I was born on Christmas Eve in 1956 with a bilateral clubfoot. The doctors told my parents that they had never seen such a severe case of clubfoot and they cautioned my parents that I may be mentally impaired as well. My poor mom spent the first 3yrs of my life looking for signs of retardation as she manipulated my feet twice a day, soaked me in a tub every sat night to take of the weekly casts. I got to go to church in real shoes, but every Monday we returned to the clinic to have new casts applied.
When I was 6 the operations began. I had 8 operations before my 9th birthday. I can still remember the terror of having that mask strapped to my face and the sickly, sweet stench of ether being pumped into my lungs as i gasped for air. When the casts came off, the orthopedic shoes with attached braces went on. I accept my legs and feet as simply who I am. Because of them, I have a keen sense of humor and have learned to make fun of myself. Kids are cruel and I endured teasing and taunting because of my feet, but I have also had lifelong friends that have been there for me.
When I was 19, the doctors convinced me to have a triple artrodices, promising me that this operation would cure me and enable me to run, ski, skate, etc. Wrong! After 4 months of painful recovery, I did not experience a pain-free step for the next 20yrs! The foot they “fixed” became riddled with arthritis and never healed properly. The other foot, however, seems to be doing just fine without any intervention. I have not worn corrective shoes or braces since my 19th birthday.

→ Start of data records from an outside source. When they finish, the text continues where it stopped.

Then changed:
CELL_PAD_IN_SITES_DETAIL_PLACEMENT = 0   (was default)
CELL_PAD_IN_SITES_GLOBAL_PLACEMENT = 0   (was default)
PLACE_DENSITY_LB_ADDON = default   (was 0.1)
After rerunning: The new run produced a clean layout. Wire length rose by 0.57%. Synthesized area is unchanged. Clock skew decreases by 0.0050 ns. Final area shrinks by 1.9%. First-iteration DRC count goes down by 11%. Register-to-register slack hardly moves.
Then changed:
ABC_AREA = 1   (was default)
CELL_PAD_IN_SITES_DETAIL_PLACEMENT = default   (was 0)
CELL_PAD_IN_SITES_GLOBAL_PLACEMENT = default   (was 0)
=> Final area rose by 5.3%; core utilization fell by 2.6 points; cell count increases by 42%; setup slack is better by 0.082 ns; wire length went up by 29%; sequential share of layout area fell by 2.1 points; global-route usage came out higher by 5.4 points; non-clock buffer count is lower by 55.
Context: an optimization exercise on an open-source flow, tuned for small area. The choices shown serve that exercise and are no tape-out recipe.
No run shown here included a check of the RTL's function; only the layout flow was run.
Power and IR drop assume default switching activity.

[flow/run.sh]
#!/bin/bash
# synth_recipe.tcl (not shown) runs the flow's synth.tcl, then flattens the netlist and writes it again
# the make line also repeats each setting of config.mk as NAME=value (left out here)
make -C /OpenROAD-flow-scripts/flow DESIGN_CONFIG=/design/flow/config.mk WORK_HOME=/design/flow/orfs CLKGATE_MAP_FILE= SYNTH_SCRIPT=/design/flow/synth_recipe.tcl finish
[flow/config.mk]
export PLATFORM = sky130hd
export DESIGN_NAME = rxm_v23_sender
export DESIGN_NICKNAME = rxm_v23_sender
export VERILOG_FILES = /design/flow/design.v
export SDC_FILE = /design/flow/constraint.sdc
export NUM_CORES = 4
export LEC_CHECK = 0
export CAP_MARGIN = 20
export CORE_MARGIN = 2
export CORE_UTILIZATION = 40
export SLEW_MARGIN = 20
[flow/constraint.sdc]
create_clock -name core_clock -period 8.0 [get_ports {gmiiClk}]
set_input_delay 1.6000 -clock core_clock [delete_from_list [all_inputs] [get_ports {gmiiClk}]]
set_output_delay 1.6000 -clock core_clock [all_outputs]
set_load 0.01 [all_outputs]
[flow/design.v]
module CRC_gen (
input           Reset,
input           Clk,
input           Init,
input [7:0]     Frame_data,
input           Data_en,
input           CRC_rd,
output          CRC_end,
output reg [7:0] CRC_out
);
reg [31:0]  CRC_reg;
reg [31:0]  crc_next;
reg [3:0]   Counter;
integer     i;
always @(*) begin
    crc_next = CRC_reg;
    for (i = 0; i < 8; i = i + 1)
        crc_next = {crc_next[30:0], 1'b0} ^ ((crc_next[31] ^ Frame_data[i]) ? 32'h04c11db7 : 32'h0);
end
always @(posedge Clk or posedge Reset)
    if (Reset)          CRC_reg <= 32'hffffffff;
    else if (Init)      CRC_reg <= 32'hffffffff;
    else if (Data_en)   CRC_reg <= crc_next;
    else if (CRC_rd)    CRC_reg <= {CRC_reg[23:0], 8'hff};
always @(*)
    if (CRC_rd) CRC_out = ~{CRC_reg[24], CRC_reg[25], CRC_reg[26], CRC_reg[27],
                            CRC_reg[28], CRC_reg[29], CRC_reg[30], CRC_reg[31]};
    else        CRC_out = 8'h0;
always @(posedge Clk or posedge Reset)
    if (Reset)          Counter <= 4'h0;
    else if (!CRC_rd)   Counter <= 4'h0;
    else                Counter <= Counter + 1'b1;
assign CRC_end = (Counter == 4'd3);
endmodule
module CRC_chk (
input           Reset,
input           Clk,
input [7:0]     CRC_data,
input           CRC_init,
input           CRC_en,
input           CRC_chk_en,
output          CRC_err,
output reg      CRC_err_l
);
reg [31:0]  CRC_reg;
reg [31:0]  crc_next;
integer     i;
always @(*) begin
    crc_next = CRC_reg;
    for (i = 0; i < 8; i = i + 1)
        crc_next = {crc_next[30:0], 1'b0} ^ ((crc_next[31] ^ CRC_data[i]) ? 32'h04c11db7 : 32'h0);
end
always @(posedge Clk or posedge Reset)
    if (Reset)          CRC_reg <= 32'hffffffff;
    else if (CRC_init)  CRC_reg <= 32'hffffffff;
    else if (CRC_en)    CRC_reg <= crc_next;
assign CRC_err = CRC_chk_en & (CRC_reg != 32'hc704dd7b);
always @(posedge Clk or posedge Reset)
    if (Reset)  CRC_err_l <= 1'b0;
    else        CRC_err_l <= CRC_err;
endmodule
This design comes from an exercise in tuning for small area on the open sky130 flow, not from production work.
Function was checked by simulation only, so behaviour that the tests miss may differ from the original.
No activity file was given, so power comes from the tool's default toggle rates.

==> module dds_core, before the edit <==
module dds_core(
    input clk,
    input rst,
    input mode,               
    input[1:0] wave_select,   
    input[11:0] freq_ctl,
    output[7:0] dac,
    output[15:0] theo_freq_bcd,
    output[15:0] freq_ctl_bcd
    );
    localparam [7167:0] QSIN = 7168'hfffffffffffffffffffffffffffffffffffffffffffffffffffffffffffffffffffffffffffffffffffffffffffffffffffffbf7efdfbf7efdfbf7efdfbf7efdfbf7efdfbf7efdfbf7efdfbf7efdfbf7efdfbf7efdfbf7efbf7efdfbf7efdfbf7efdfbf7efdfbf7efdfbf7efdfbf7efdfbf3e7cf9f3e7cf9f3e7cf9f3e7cf9f3e7cf9f3e7cf9efdfbf7efdfbf7efdfbf7efdfbf7efdfbf7ebd7af5ebd7af5ebd7af5ebd7af5ebd7af3e7cf9f3e7cf9f3e7cf9f3e7cf9f3e3c78f1e3c78f1e3c78f1e3c78efdfbf7efdfbf7efdfbf7efdfbf6eddbb76eddbb76eddbb76edd7af5ebd7af5ebd7af5ebd7a74e9d3a74e9d3a74e9d3a73e7cf9f3e7cf9f3e7cf9f2e5cb972e5cb972e5cb8f1e3c78f1e3c78f1e3c3870e1c3870e1c3870dfbf7efdfbf7efdfbf7eeddbb76eddbb76eddb76eddbb76eddbb76ecd9b366cd9b366cd9af5ebd7af5ebd7af56ad5ab56ad5ab56ad3a74e9d3a74e9d3a3468d1a3468d1a33e7cf9f3e7cf9f366cd9b366cd9b365cb972e5cb972e4c993264c993264c78f1e3c78f1e3c58b162c58b162c3870e1c3870e1c183060c183060bf7efdfbf7efdebd7af5ebd7af5dbb76eddbb76edcb972e5cb972ddbb76eddbb76ad5ab56ad5ab566cd9b366cd9b162c58b162c57af5ebd7af5eb56ad5ab56ad56ad5ab56ad5a952a54a952a53a74e9d3a74a952a54a952a3468d1a3468d0a142850a13e7cf9f3e7cf9d3a74e9d3a6cd9b366cd9b3264c993264b972e5cb972e54a952a54a93264c9932644891224488f1e3c78f1e3468d1a3468d162c58b162c48912244890e1c3870e1c2850a14285060c183060c0810204080fdfbf7efdfbe7cf9f3e7af5ebd7af5e3c78f1e3c76eddbb76edd3a74e9d3a72e5cb972e1c3870e1c376eddbb76ed9b366cd9ab56ad5ab568d1a3468d19b366cd9b264c993264c58b162c583060c18305ebd7af5eb972e5cb972d5ab56ad58b162c58b15ab56ad5aa54a952a54a54a952a542850a14274e9d3a74e993264c992a54a952a54891224488d1a3468d122448912242850a142810204080f9f3e7cf9e3c78f1e3c74e9d3a74e1c3870e1b366cd9b3468d1a3468c993264c983060c182e5cb972e58b162c58a952a54a952850a14284c993264c912244891122448912040810203c78f1e3c78e1c3870e1a3468d1a3060c183058b162c58a142850a1224489122040810204070e1c3870c183060c142850a142040810203060c1830408102040408102040000000000;
    localparam [2047:0] AMQ = 2048'h8096aab8bebcb2a18b755f4e43414755687e94a8b5bcbab1a18c77625147454a56687c91a3b0b7b6ae9f8c7966574d4b4f59697b8e9eaab0afa89c8c7b6a5d5553565f6c7b8b98a2a7a6a1978a7d70655f5d5f66707c8791989c9c9790887e756e6a696b6f757d848a8e908f8d89847f7b78767677797c7e818283838281808080;
    localparam [2047:0] AMC = 2048'h55550000055540301555500c0555444300044500000105000c000400cff0115000000000000000000000000000000000000000000000000000000000000000010000055503f0105403fc315500f300010000c00040430f0014000c00455003f1000000000000000000000000000000000000000000000000000000000000000003ff300003fcc30033fcf000ffc300fc3300030f3c03030f00c000000000003000000000000000000000000000000000000000000000000000000000000000000000000000000000000000000000000000000000000000000000000000000000;
    reg [11:0] acc;      
    reg [11:0] aq;       
    reg [7:0]  dds_q;    
    wire [10:0] h = aq[10:0];
    wire [10:0] j = ({1'b0, h[9:0] ^ {10{h[10]}}}) + {10'd0, h[10]};
    wire [6:0]  q = QSIN[j[9:0]*7 +: 7] | {7{j[10]}};
    wire        hz = (h == 11'd0);
    wire       inv = aq[11] & ~(hz & ~wave_select[1]);
    wire [6:0] lo = wave_select[1] ? aq[9:3] : q;
    wire [7:0] st = {wave_select[1] & aq[10], lo} ^ {8{inv}};
    reg [7:0] wave;
    always @(*) begin
        case (wave_select)
            2'd0: wave = {~st[7], st[6:0]};
            2'd1: wave = {8{~aq[11]}};
            2'd2: wave = st;
            default: wave = aq[11:4];
        endcase
    end
    always @(posedge clk) begin
        if (rst)
            acc <= 12'd0;
        else
            acc <= acc + (freq_ctl & {12{mode}});
    end
    always @(posedge clk) begin
        if (rst) begin
            aq <= 12'd0;
            dds_q <= 8'd0;
        end else if (mode) begin
            aq <= acc;
            dds_q <= wave;
        end
    end
    reg [7:0] am_r;
    reg am_d, am_h;
    wire am_en = ~mode;
    wire am_f = am_d & am_r[7];
    always @(posedge clk) begin
        if (rst) begin
            am_r <= 8'd131;
            am_d <= 1'b1;
            am_h <= 1'b1;
        end else if (am_en) begin
            if (!am_d) begin
                if (am_r[7]) begin
                    am_r <= 8'd127;
                    am_d <= 1'b1;
                end else
                    am_r <= am_r + 8'd1;
            end else begin
                if (am_r[6:0] == 7'd1) begin
                    am_r <= 8'd0;
                    am_d <= 1'b0;
                    am_h <= ~am_h;
                end else
                    am_r <= am_r - 8'd1;
            end
        end
    end
    wire [7:0] am_b = AMQ[am_r*8 +: 8];
    wire [1:0] am_c = AMC[{am_h, am_d, am_r}*2 +: 2];
    wire [7:0] am_v = (am_b ^ {8{am_h ^ am_d}}) + {{6{am_c[1]}}, am_c};
    wire [7:0] am = am_f ? {~(am_r[1] & am_r[0]), 7'd0} : am_v;
    assign dac = mode ? dds_q : am;
    reg [11:0] fc1, fc2;
    reg rst_q;
    always @(posedge clk) begin
        fc1 <= freq_ctl;
        rst_q <= rst;
        fc2 <= (rst | rst_q) ? 12'd0 : fc1;
    end
    function [15:0] bin2bcd(input [11:0] v);
        integer i;
        reg [27:0] sh;
        begin
            sh = {16'd0, v};
            for (i = 0; i < 12; i = i + 1) begin
                if (sh[15:12] > 4) sh[15:12] = sh[15:12] + 4'd3;
                if (sh[19:16] > 4) sh[19:16] = sh[19:16] + 4'd3;
                if (sh[23:20] > 4) sh[23:20] = sh[23:20] + 4'd3;
                if (sh[27:24] > 4) sh[27:24] = sh[27:24] + 4'd3;
                sh = sh << 1;
            end
            bin2bcd = sh[27:12];
        end
    endfunction
    assign freq_ctl_bcd = bin2bcd(fc2);
    wire [14:0] p1 = {3'b0, fc2} + {1'b0, fc2, 2'b0};
    wire [10:0] r1 = p1[10:0];
    wire [13:0] p2 = {3'b0, r1} + {1'b0, r1, 2'b0};
    wire [9:0]  r2 = p2[9:0];
    wire [12:0] p3 = {3'b0, r2} + {1'b0, r2, 2'b0};
    wire [8:0]  r3 = p3[8:0];
    wire [11:0] p4 = {3'b0, r3} + {1'b0, r3, 2'b0};
    assign theo_freq_bcd = {p1[14:11], p2[13:10], p3[12:9], p4[11:8]};
endmodule
export LEC_CHECK = 0
export ABC_AREA = 1
export CAP_MARGIN = 20
export CORE_MARGIN = 2
export CORE_UTILIZATION = 45
export CTS_BUF_LIST = sky130_fd_sc_hd__clkbuf_8
export CTS_CLUSTER_DIAMETER = 300
export CTS_CLUSTER_SIZE = 50
export GPL_TIMING_DRIVEN = 0
export SLEW_MARGIN = 20
export SYNTH_MEMORY_MAX_BITS = 65536
create_clock -name core_clock -period 15.0 [get_ports {clk}]
standard.sh (not shown) runs the stock make flow with config.mk's settings and CLKGATE_MAP_FILE= SYNTH_SCRIPT=/design/flow/synth_recipe.tcl, a recipe that flattens the netlist after the stock synthesis.
==> flow/flow/run.sh <==
#!/bin/bash
# Standard synthesis, then the combinational logic between the standard
# synthesis's registers is re-mapped by ABC with an area-oriented script
# (registers, their names and cell types are kept as they are); ABC runs
# with sixteen random seeds, four at a time, and the smallest netlist is kept;
# a second round re-maps that netlist with eight more seeds.
# Then the standard ORFS layout from floorplan to finish.
set -euo pipefail
R=$PWD/orfs/results/sky130hd/dds_core/base
bash standard.sh synth > synth.log 2>&1
cp $R/1_2_yosys.v $R/1_2_yosys_std.v
LIB=$FLOW_HOME/platforms/sky130hd/lib/sky130_fd_sc_hd__tt_025C_1v80.lib
DU="$(sed -n "/DONT_USE_CELLS +=/,/^#/p" $FLOW_HOME/platforms/sky130hd/config.mk | grep -o "sky130_fd_sc_hd__[a-z0-9_]*" | sed "s/^/-dont_use /" | tr "\n" " ") -dont_use sky130_fd_sc_hd__fa* -dont_use sky130_fd_sc_hd__ha*"
run_seed() {
  S=$1; IN=$2
  sed "s/@SEED@/$S/" flow/resyn.abc > resyn_$S.abc
  cat > resyn_$S.ys <<EOF
read_liberty -ignore_miss_func $LIB
read_verilog $IN
hierarchy -top $FLOW_TOP
setattr -mod -set keep_hierarchy 1 sky130_fd_sc_hd__*df*
flatten
hierarchy -top $FLOW_TOP
blackbox sky130_fd_sc_hd__*df*
delete t:\$scopeinfo
opt_clean -purge
abc -liberty $LIB $DU -script $PWD/resyn_$S.abc
opt_clean -purge
read_liberty -lib -ignore_miss_func $LIB
hilomap -singleton -hicell sky130_fd_sc_hd__conb_1 HI -locell sky130_fd_sc_hd__conb_1 LO
insbuf -buf sky130_fd_sc_hd__buf_1 A X
splitnets
opt_clean -purge
check -assert
tee -o resyn_stat_$S.log stat -liberty $LIB
write_verilog -noattr -nohex -nodec -noexpr $PWD/resyn_out_$S.v
EOF
  yosys -s resyn_$S.ys > resyn_$S.log 2>&1 || true
}
pick() {
  best=""; bestA=""
  for S in "$@"; do
    A=$(grep -i "chip area for module" resyn_stat_$S.log 2>/dev/null | awk '{print $NF}')
    [ -n "$A" ] || continue
    echo "seed $S area $A" >> resyn_pick.log
    if [ -z "$best" ] || awk "BEGIN{exit !($A < $bestA)}"; then best=$S; bestA=$A; fi
  done
  echo "picked seed $best area $bestA" >> resyn_pick.log
}
# round 1: from the standard synthesis netlist, sixteen seeds
for S in 0 1 2 3; do run_seed $S $R/1_2_yosys_std.v & done
wait
for S in 4 5 6 7; do run_seed $S $R/1_2_yosys_std.v & done
wait
for S in 8 9 20 21; do run_seed $S $R/1_2_yosys_std.v & done
wait
for S in 22 23 24 25; do run_seed $S $R/1_2_yosys_std.v & done
wait
pick 0 1 2 3 4 5 6 7 8 9 20 21 22 23 24 25
cp resyn_out_$best.v resyn_round1.v
# round 2: from the best round-1 netlist, eight seeds; keep it if nothing is smaller
for S in 10 11 12 13; do run_seed $S $PWD/resyn_round1.v & done
wait
for S in 14 15 16 17; do run_seed $S $PWD/resyn_round1.v & done
wait
pick $best 10 11 12 13 14 15 16 17
cp resyn_out_$best.v $R/1_2_yosys.v
rm -f $R/1_synth.odb $R/1_synth.sdc
export BUFFER_PORTS_ARGS="-buffer_cell sky130_fd_sc_hd__buf_1"
export CTS_ARGS="-sink_clustering_enable -repair_clock_nets -dont_use_dummy_load -sink_clustering_size 50 -sink_clustering_max_diameter 300 -buf_list sky130_fd_sc_hd__clkbuf_8"
bash standard.sh > layout.log 2>&1
Other scripts of this flow, unchanged in this note and not shown: flow/flow/resyn.abc
Rerun with:
--- a/flow/design.v
+++ b/flow/design.v
@@ -81,22 +81,32 @@
     reg rst_q;
     always @(posedge clk) begin
         fc1 <= freq_ctl;
         rst_q <= rst;
         fc2 <= (rst | rst_q) ? 12'd0 : fc1;
     end
+    function [3:0] add3(input [3:0] d);
+        case (d)
+            4'd5: add3 = 4'd8;
+            4'd6: add3 = 4'd9;
+            4'd7: add3 = 4'd10;
+            4'd8: add3 = 4'd11;
+            4'd9: add3 = 4'd12;
+            default: add3 = d;
+        endcase
+    endfunction
     function [15:0] bin2bcd(input [11:0] v);
         integer i;
         reg [27:0] sh;
         begin
             sh = {16'd0, v};
             for (i = 0; i < 12; i = i + 1) begin
-                if (sh[15:12] > 4) sh[15:12] = sh[15:12] + 4'd3;
-                if (sh[19:16] > 4) sh[19:16] = sh[19:16] + 4'd3;
-                if (sh[23:20] > 4) sh[23:20] = sh[23:20] + 4'd3;
-                if (sh[27:24] > 4) sh[27:24] = sh[27:24] + 4'd3;
+                sh[15:12] = add3(sh[15:12]);
+                sh[19:16] = add3(sh[19:16]);
+                sh[23:20] = add3(sh[23:20]);
+                sh[27:24] = add3(sh[27:24]);
                 sh = sh << 1;
             end
             bin2bcd = sh[27:12];
         end
     endfunction
     assign freq_ctl_bcd = bin2bcd(fc2);
=>
- The changed run passed the timing, design-rule and antenna checks
- routed wire length is lower by 3.1%
- design area barely changes
- final cell count is about the same
- register-to-register slack got worse by 0.75 ns
- total power is lower by 7.1%

==> separate check: timing with driven ports <==
Ports are ideal in the flow. The routed layouts listed here were re-timed in OpenROAD. Step 1, drivers: a clkbuf_16 drives clk and a buf_2 each remaining input, both assumed. Step 2 also shifts input and output timing later by t, the mid clock arrival at the registers, as if the neighbouring blocks saw the same clock. a / b / c = ideal ports / drivers / drivers and shift; a / b = the first two.
run	t, ns	setup WS [ns]	hold slack, ns	worst data-port slew with drivers (ns)
the first run	0.369	5.078 / 5.043 / 5.412	0.399 / 0.399 / 0.399	0.03
the second run	0.371	4.240 / 4.206 / 4.577	0.427 / 0.427 / 0.427	0.07
After both steps every run listed still meets setup and hold.
Source: an optimization exercise on an open RTL-to-GDS flow (aim: small area, a short achievable clock period and few clock cycles). Production flows keep margins and buffers that such runs may drop.
The RTL was checked by simulation tests, not by an equivalence proof against the original design.
No run shown here takes its clock network from TritonCTS; it comes from the design's own scripts or RTL.
No driver is modelled on the clock port, so clock power and skew are understated where the tree is cut down; a real chip needs a root buffer or a tree.
No activity file was given, so power comes from the tool's default toggle rates.

### flow/run.sh
#!/bin/bash
# ORFS layout of the design with these changes to how it is made (the
# constraints are unchanged):
#  - synthesis maps the logic with an area-oriented ABC script (deepsyn,
#    then amap) and without half/full-adder extraction; the registers are
#    mapped exactly as in the standard synthesis;
#  - ports are buffered with buf_2 instead of the slow delay buffer;
#  - the clock tree is one clkbuf_16 at the registers' centroid
#    (flow/one_buf_cts.tcl) in place of the two-level tree;
#  - registers that drive output ports hand their other loads to a buffer
#    (flow/iso_outputs.tcl, run after the clock buffers);
#  - timing repair aims for more setup slack than the clock period needs.
set -euo pipefail
rm -rf myscripts
cp -r "$FLOW_HOME/scripts" myscripts
printf 'strash\n&get -n\n&deepsyn -T 30\n&put\ndch -f\namap\ntopo\n' > myscripts/abc_speed.script
python3 - "$PWD/flow/one_buf_cts.tcl" <<'PY'
import sys
p = 'myscripts/cts.tcl'
s = open(p).read()
old = 'log_cmd clock_tree_synthesis {*}$cts_args'
assert old in s
s = s.replace(old, 'source ' + sys.argv[1])
open(p, 'w').write(s)
PY
export SCRIPTS_DIR="$PWD/myscripts"
export ADDER_MAP_FILE=
export BUFFER_PORTS_ARGS="-buffer_cell sky130_fd_sc_hd__buf_2"
export SETUP_SLACK_MARGIN=6.4

bash standard.sh > standard.log 2>&1
### flow/iso_outputs.tcl
# Output ports: the register behind each output port buffer also drives
# logic; move that logic onto a buffer so the register drives the port
# buffer alone.
foreach bufinst [get_cells output*] {
  set inpin [get_pins -of_objects $bufinst -filter "direction == input"]
  set qnet [get_nets -of_objects $inpin]
  set loads {}
  foreach p [get_pins -of_objects $qnet -filter "direction == input"] {
    if {[get_property [get_cells -of_objects $p] full_name] ne [get_property $bufinst full_name]} { lappend loads $p }
  }
  if {[llength $loads] >= 3} {
    puts "iso: [get_property $qnet full_name] [llength $loads] loads"
    insert_buffer -buffer_cell sky130_fd_sc_hd__buf_1 -net [get_property $qnet full_name] -load_pins $loads
  }
}
### flow/one_buf_cts.tcl
# Clock tree of a single buffer: the design has a few dozen flip-flops close
# together, so one clkbuf_16 at their centroid drives every clock pin.
set block [ord::get_db_block]
set sx 0.0
set sy 0.0
set n 0
foreach inst [$block getInsts] {
  set master [$inst getMaster]
  if {[$master isSequential]} {
    set bb [$inst getBBox]
    set sx [expr {$sx + ([$bb xMin] + [$bb xMax]) / 2.0}]
    set sy [expr {$sy + ([$bb yMin] + [$bb yMax]) / 2.0}]
    incr n
  }
}
set dbu [$block getDbUnitsPerMicron]
set cx [expr {$sx / $n / $dbu}]
set cy [expr {$sy / $n / $dbu}]
puts "one_buf_cts: $n registers, clock buffer at $cx $cy"
log_cmd insert_buffer -buffer_cell sky130_fd_sc_hd__clkbuf_16 -net clk \
  -location [list $cx $cy] -buffer_name clkbuf_root -net_name clknet_root
source [file join [file dirname [info script]] iso_outputs.tcl]
### standard.sh
#!/bin/bash
# synth_recipe.tcl (not shown) runs the flow's synth.tcl, then flattens the netlist and writes it again
# the make line also repeats each setting of config.mk as NAME=value (left out here)
make -C /OpenROAD-flow-scripts/flow DESIGN_CONFIG=/design/flow/config.mk WORK_HOME=/design/flow/orfs CLKGATE_MAP_FILE= SYNTH_SCRIPT=/design/flow/synth_recipe.tcl "${@:-finish}"
### config.mk
export PLATFORM = sky130hd
export DESIGN_NAME = qr_decode
export DESIGN_NICKNAME = qr_decode
export VERILOG_FILES = /design/flow/design.v
export SDC_FILE = /design/flow/constraint.sdc
export NUM_CORES = 4
export LEC_CHECK = 0
export CAP_MARGIN = 20
export CORE_MARGIN = 2
export CORE_UTILIZATION = 45
export SLEW_MARGIN = 20
### constraint.sdc
create_clock -name core_clock -period 9.0 [get_ports {clk}]
set_input_delay 1.8000 -clock core_clock [delete_from_list [all_inputs] [get_ports {clk}]]
set_output_delay 1.8000 -clock core_clock [all_outputs]
set_load 0.01 [all_outputs]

The doctors convinced me to have the final surgery by telling me that without it, I would be in a wheelchair by the time I was 30. I am thrilled to say, that I am still able to walk, if a little slower than most. I can ride a bike and swim…activities I should do more often! If the day comes that I must use a wheelchair, I shall be sure it is shiny and fast and I’ll be out having fun, if not shopping for high heels or miniskirts.
Very inspiring story Cindee. I have dealt with a lot of the pain you have. Kids can be so cruel and insensitive to birth defects. I to have developed a sense of humor about me and have become very thick skinned. I have read so many story’s of people that have suffered for the same pains I have had. I feel so sorry for all of them, your feet take abuse with ever step any way and to deal with the feeling of neatles or knives in your ankles with every step is terrible. I have some disabilities but I will not be handicap. Thanks for your story.